Findings
Houston, Texas
Volume 4, Issue 10
November 2006

Briefs

BCM researchers receive tumor microenvironment network grant

Three Baylor College of Medicine researchers have been awarded a $2.5 million multidisciplinary five-year grant entitled "Co-Evolution of the Reactive Microenvironment in Prostate Cancer Progression."

The grant is part of the Tumor Microenvironment Network established this year by the National Cancer Institute.

David R. Rowley, Ph.D., professor of molecular and cellular biology, is the principal investigator. Gustavo Ayala, M.D., and Michael Ittmann, M.D., Ph.D., professors of pathology, are co-investigators.

The TMEN will fund nine extramural centers that will collectively address the role of the tumor microenvironment in cancer progression. The BCM team will focus on the cooperative roles of reactive stroma and neurogenesis in early prostate cancer progression and will interact with the other centers to determine key mechanisms in multiple tumor systems.

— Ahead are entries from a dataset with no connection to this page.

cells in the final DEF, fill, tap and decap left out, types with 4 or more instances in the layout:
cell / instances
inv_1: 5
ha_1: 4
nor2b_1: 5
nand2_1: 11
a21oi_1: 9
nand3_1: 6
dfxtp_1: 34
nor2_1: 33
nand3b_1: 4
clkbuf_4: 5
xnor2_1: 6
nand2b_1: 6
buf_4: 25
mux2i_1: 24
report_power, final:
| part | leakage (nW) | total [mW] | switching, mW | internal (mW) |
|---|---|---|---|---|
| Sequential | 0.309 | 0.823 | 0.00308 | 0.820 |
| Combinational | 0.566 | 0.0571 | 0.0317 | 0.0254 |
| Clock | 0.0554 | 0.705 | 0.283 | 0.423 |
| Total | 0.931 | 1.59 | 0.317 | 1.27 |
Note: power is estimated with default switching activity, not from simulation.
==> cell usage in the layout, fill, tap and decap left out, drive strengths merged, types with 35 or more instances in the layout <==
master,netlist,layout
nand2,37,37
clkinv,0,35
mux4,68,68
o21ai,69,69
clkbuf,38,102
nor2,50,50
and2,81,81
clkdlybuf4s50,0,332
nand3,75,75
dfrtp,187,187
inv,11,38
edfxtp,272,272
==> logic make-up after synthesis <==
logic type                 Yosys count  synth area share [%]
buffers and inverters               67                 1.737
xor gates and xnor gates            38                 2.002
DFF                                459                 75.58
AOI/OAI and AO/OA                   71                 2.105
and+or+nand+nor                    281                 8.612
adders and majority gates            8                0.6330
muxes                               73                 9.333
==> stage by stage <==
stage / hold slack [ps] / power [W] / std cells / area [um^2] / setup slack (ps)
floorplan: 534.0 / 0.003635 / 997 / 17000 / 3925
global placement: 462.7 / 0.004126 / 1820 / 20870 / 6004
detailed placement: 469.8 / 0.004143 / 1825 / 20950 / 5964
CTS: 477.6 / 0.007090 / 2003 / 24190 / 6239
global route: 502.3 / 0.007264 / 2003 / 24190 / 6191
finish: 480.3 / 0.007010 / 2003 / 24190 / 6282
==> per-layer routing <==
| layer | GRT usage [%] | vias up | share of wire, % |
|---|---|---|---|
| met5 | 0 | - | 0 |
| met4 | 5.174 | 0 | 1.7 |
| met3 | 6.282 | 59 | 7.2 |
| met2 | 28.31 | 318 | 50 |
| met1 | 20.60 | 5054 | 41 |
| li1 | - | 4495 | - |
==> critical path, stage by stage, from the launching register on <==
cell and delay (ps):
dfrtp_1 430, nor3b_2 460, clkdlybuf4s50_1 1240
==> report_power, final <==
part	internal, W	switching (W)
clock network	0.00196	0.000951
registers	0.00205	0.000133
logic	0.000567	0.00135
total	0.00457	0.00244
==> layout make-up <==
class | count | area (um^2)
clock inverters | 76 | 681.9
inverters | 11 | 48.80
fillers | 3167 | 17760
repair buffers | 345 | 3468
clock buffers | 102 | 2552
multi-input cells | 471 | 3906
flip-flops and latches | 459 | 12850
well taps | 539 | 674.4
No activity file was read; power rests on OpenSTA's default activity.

Asperger's frequently confused with other psychiatric disorders

Doctors often diagnose children as having attention deficit disorders, learning disabilities or bipolar disorder when these youngsters actually have Asperger's—a developmental disorder that inhibits the ability to socialize well with others.

These misdiagnoses prevent patients from receiving proper treatment and learning important skills for success in social settings, school and relationships. While a diagnosis can be made for Asperger's disorder as early as two years of age, most children are not diagnosed until they reach middle school or later.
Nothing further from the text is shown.